Does Your Front Desk Employee Increase Your Malpractice Risk?
Your front desk employee is likely your practice's first point of contact with patients, family members and caregivers. That's why it's important to review your practice policies and procedures in the following areas:
Posted in Risk Management on Friday, June 1, 2018
Greeting patients by name helps personalize the patient encounter and builds good rapport. Remember, making a good impression is a priority during every interaction, not just at the first appointment.
When answering calls, it is important that your employees identify themselves and the name of your practice. If it is necessary to place a caller on hold, the front desk employee should ask for permission and wait for the answer. When taking messages, your employees should relay when a response might be provided.

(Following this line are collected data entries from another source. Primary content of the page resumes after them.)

File: src/rtl/lfsr_interval_gen.sv
// Fibonacci LFSR feeding a tick-driven countdown; emits a one-cycle spawn pulse
// each time a pseudo-random interval of MIN_INTERVAL..MIN_INTERVAL+2^OUT_BITS-1 ticks expires.
`timescale 1ns/1ps
module lfsr_interval_gen #(
  parameter int               WIDTH        = 8,
  parameter logic [WIDTH-1:0] TAPS         = 'hB8,
  parameter logic [WIDTH-1:0] SEED         = 'h01,
  parameter int               OUT_BITS     = 4,
  parameter int               MIN_INTERVAL = 15,
  parameter int               FREE_RUN     = 0,
  localparam int              CNT_W        = $clog2(MIN_INTERVAL + 2**OUT_BITS)
) (
  input  logic             clk,
  input  logic             reset,
  input  logic             en,
  input  logic             tick,
  input  logic             seed_load,
  input  logic [WIDTH-1:0] seed_in,
  output logic [WIDTH-1:0] rnd,
  output logic [CNT_W-1:0] interval,
  output logic [CNT_W-1:0] count,
  output logic             spawn
);

  // state | meaning
  // IDLE  | stopped, count held at 0
  // ARM   | one cycle: latch new interval, step LFSR
  // COUNT | decrement on each tick until expiry
  localparam logic [1:0] S_IDLE  = 2'd0;
  localparam logic [1:0] S_ARM   = 2'd1;
  localparam logic [1:0] S_COUNT = 2'd2;

  logic [1:0]          state;
  logic                fb;
  logic [WIDTH-1:0]    rnd_step;
  logic [OUT_BITS-1:0] off;
  logic [CNT_W-1:0]    interval_next;
  logic                do_step;

  assign fb            = ^(rnd & TAPS);
  assign rnd_step      = {rnd[WIDTH-2:0], fb};
  assign off           = rnd[WIDTH-1 -: OUT_BITS];
  assign interval_next = CNT_W'(MIN_INTERVAL) + CNT_W'(off);
  assign do_step       = en && ((state == S_ARM) || (FREE_RUN != 0));

  // A zero seed would lock the LFSR, so it falls back to SEED.
  always_ff @(posedge clk or posedge reset) begin
    if (reset) begin
      rnd <= SEED;
    end else if (seed_load) begin
      rnd <= (seed_in == '0) ? SEED : seed_in;
    end else if (do_step) begin
      rnd <= rnd_step;
    end
  end

  // en low overrides everything, including an expiry on the same tick.
  always_ff @(posedge clk or posedge reset) begin
    if (reset) begin
      state    <= S_IDLE;
      count    <= '0;
      interval <= '0;
      spawn    <= 1'b0;
    end else begin
      spawn <= 1'b0;
      if (!en) begin
        state <= S_IDLE;
        count <= '0;
      end else begin
        case (state)
          S_IDLE: begin
            count <= '0;
            state <= S_ARM;
          end
          S_ARM: begin
            interval <= interval_next;
            count    <= interval_next;
            state    <= S_COUNT;
          end
          S_COUNT: begin
            if (tick) begin
              if (count > CNT_W'(1)) begin
                count <= count - CNT_W'(1);
              end else begin
                count <= '0;
                spawn <= 1'b1;
                state <= S_ARM;
              end
            end
          end
          default: begin
            state <= S_IDLE;
            count <= '0;
          end
        endcase
      end
    end
  end

endmodule

File: config.mk
export PLATFORM = sky130hd
export DESIGN_NAME = lfsr_interval_gen
export DESIGN_NICKNAME = d
export VERILOG_FILES = /design/src/rtl/lfsr_interval_gen.sv
export SDC_FILE = /design/constraint.sdc
export NUM_CORES = 1
export LEC_CHECK = 0
export BUFFER_PORTS_ARGS = -buffer_cell sky130_fd_sc_hd__buf_2
export CORE_AREA = 2 2 57 59
export CTS_BUF_LIST = sky130_fd_sc_hd__clkbuf_4 sky130_fd_sc_hd__clkbuf_8
export CTS_CLUSTER_SIZE = 12
export DETAILED_ROUTE_END_ITERATION = 16
export DIE_AREA = 0 0 59 61
export PLACE_DENSITY_LB_ADDON = 0.08
export SLEW_MARGIN = 10
export SYNTH_ARGS = -nofsm -noshare
export SYNTH_HDL_FRONTEND = slang
export SYNTH_SLANG_ARGS = --single-unit
File: constraint.sdc
create_clock -name clk -period 2.7 [get_ports clk]
set_input_delay 0.405 -clock clk [delete_from_list [all_inputs] [get_ports clk]]
set_output_delay 0.405 -clock clk [all_outputs]
set_load 0.01 [all_outputs]
==> results.md <==
* Vias after detailed routing at between 900 and 1,000
* Setup bufs post-CTS at 0
* DP Area at ~1300 sq um
* Finished Layout Cells at 182
* First-pass GRT wire length at 4.24 mm
* Grt met1 use at between 20% and 30%
* Gate Count Post-Synth at ~120
* Tot Pwr at 891 uW
* # placed instances at 178
* TritonCTS clock tree: done
* Measured slew at the worst slew-check pin at 0.806 ns
* Largest area contributor in the netlist: dfrtp_1
* Post-Syn Area at 1140 sq um
* Critical path, cell by cell: inv_1 -> ha_1 -> nand2_1 -> mux2i_1 -> o21ai_0
* GRT busiest layer: met2
* Startpoint types: flop
* Port Buffer Count at 31
* Post-synthesis net count at 137
* Yosys reg bits at 21
* Die width at 59 microns
* Layout cell share with drive strength beyond 1 at 26.8%
* PwrDens at about 660 nW/um^2
* Warnings from Yosys at 0
* Leak at between 0.0007 and 0.0008 uW
* Drt wl/cell at 13.4 microns
* Largest net degree at the start of global routing at 22
* Hold Path Class: in -> async
* Hold_buf cts at 0
* Clock root buffer: clkbuf_4
* Slew Viols, Final at 0
* Starting Density at between 30 and 40%
* Post-synth EDFFs at 0
* Worst-path fanout max at 20
* Final Cycle Share at 63.4%
* Final ANT Viol Nets at 0
* Final Hold Vio Count at 0
* Nets@finish at 170
* Num ports at 32
* First DRT Iteration DRCs at 43
* Post-CTS Resized at 0
* Die Y at 61 microns
* Syn_area_per_cell at 9.72 sq um
* Residual DRC at 0
* CP max stage cell: nand2_1
* Avg Vias per Cell at 5.20
* WP data arrival at 1.91 ns
* DRT Pass-1 Iters at 4
* Max incr delay on CP at 0.55 ns
* H-tree depth at 1
* Period minus WS final at 1.71 ns
* Reg clk slew, reported paths at 0.12 ns
* Clock sinks at 21
* Later-pin clock latency in the skew report at approximately 0.31 ns
* Setup TNS at 0 ns
* Layout area overhead at 18.8%
* Final Cell Area at roughly 1400 sq um
* VDD IR-drop max at 0.201 mV
* GR Layer Usage met2 at 24.8%
* # rows at 20
* Total Wirelength at 2.44 mm
* Top_reg_cell synth: dfrtp_1
* Crit Path Category: reg -> reg
* Endpoints failing setup at 0
* Status: completed
* Sequential-to-total area share from yosys stat at 46.3%
* Synth top area share at 44.0%
* Number of global-route vias before repair at 904
* Overflow after GRT at 0
* Final Skew at approximately 0.0038 ns
* Max Root-Sink Buffers at 2
* Die ar. at 3600 sq um
* Hold_ws at 0.227 ns
* Relative slew slack at between 40% and 50%
* Grt met3 use at 2.56%
* RSZ-0062 raised after global routing: no
* Global Route Usage Sum at 15.8%
* Antenna diode count at 0
* Fmax at 584 MHz
* Synth cell types at 31
* Synth top area cells: dfrtp_1 44%, ha_1 7.7%, mux2i_1 7.0%
* Max-Cap Viols at 0
* CTS Buf Count at 3
* Initial antenna violation count at 0
* Async S/R FF share, synth at between 90% and 100%
* Placer Congestion at 0.746
* WP data required at 2.90 ns
* Setup crit end kind: flop
* Core area at between 2000 and 3000 sq um
* Post-detail-place hpwl at 1.85 mm
-- logic make-up after synthesis --
logic type               count (synthesis)  share of synthesized area, %
flip-flops                              21                          46.3
XOR/XNOR                                 5                          3.85
adder cells (fa/ha/maj)                  7                          7.70
AND/OR/NAND/NOR                         35                          14.5
AO/OA/AOI/OAI                           29                          16.5
multiplexers                             8                          7.04
buffers and inverters                   12                          4.07
-- flip-flops by register name, indices dropped and copies added (netlist names) --
signal    count
count         5
interval      5
rnd           8
spawn         1
state         2
-- synthesized netlist by cell type, types with 2 or more instances --
master,instances
nor3_1,4
ha_1,7
inv_1,9
o21ai_0,13
nor2_1,3
xor2_1,2
nor3b_1,2
nand2_1,20
clkbuf_1,2
xnor2_1,3
dfrtp_1,20
a21o_2,2
o22ai_1,3
o221ai_1,3
mux2i_1,8
-- cell usage in the layout, fill, tap and decap left out, drive strengths merged, types with 2 or more instances in the layout --
master	Yosys	final
buf	1	31
nand2	20	20
dfrtp	20	20
o21ai	13	13
inv	9	9
mux2i	8	8
ha	7	7
nor3	5	5
clkbuf	2	4
xnor2	3	3
nor2	3	3
o221ai	3	3
o22ai	3	3
a21o	3	3
xor2	2	2
nor3b	2	2
nand3	2	2
-- per-stage QoR --
stage | utilization [%] | setup WS (ns)
after floorplan | - | 1.21
after global placement | 44.7 | 1.03
final | 45.8 | 0.988
after CTS | 45.8 | 0.974
after global routing | 45.8 | 0.741
after detailed placement | 44.7 | 0.994
-- cell type report --
type / instances / area [sq um]
fillers: 307 / 1600
repair buffers: 31 / 155
flip-flops and latches: 21 / 527
clock buffers: 4 / 30.0
multi-input cells: 84 / 564
inverters: 9 / 33.8
well taps: 33 / 41.3
-- worst max-delay path: cells and delay by family (launching register included) --
family / cells / cell delay [ns]
muxes: 1 / 0.27
buffers and inverters: 1 / 0.08
and+or+nand+nor: 1 / 0.55
adders and majority gates: 1 / 0.20
AOI/OAI and AO/OA: 1 / 0.09
DFF: 1 / 0.39
-- worst paths after layout --
kind / from / endpoint / depth (start not counted) / slack (ns)
max: state[1] / rnd[2] / 5 / 0.99
min: reset / interval[2] / 2 / 0.23
max reg2reg: state[1] / rnd[2] / 5 / 0.99
min reg2reg: interval[3] / interval[3] / 2 / 0.48
max in group asynchronous: reset / rnd[1] / 2 / 1.97
min in group clk: seed_in[5] / rnd[5] / 3 / 0.31
-- layer usage --
metal  routed length (microns)  vias up  part of all wire [%]
met4                        39        0                   1.6
met2                      1100       24                    45
met3                        90        5                   3.7
met1                      1210      440                    50
met5                         0        -                     0
li1                          -      478                     -
-- report_power, final --
group,switching [uW],internal [uW]
combinational,165,130
sequential,48.4,379
clock,99.6,67.7
(Power assumes the default switching activity.)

Ideally, your practice will have a process for handling patient complaints. Patients with substantive complaints should be invited to discuss their concerns in person rather than over the phone.
Train your employees not to provide any advice to patients and to know when to interrupt you. You are generally responsible for any acts or omissions committed by staff members—even if you’re unaware of them.
Document the caller’s name and relationship to the patient, the date/time of the call, the reason for the call, instructions given and a call back number. Additionally, document all clinically relevant calls in the patient’s record—using a form can help capture relevant information consistently. (See related article.)
It is also important to document calls that involve the exchange of clinical information, including reports of a complication or concern, requests for advice, and calls to patients regarding follow-up efforts.
As the doctor, you should review all telephone entries—the only way to validate involvement in the care is to document your efforts.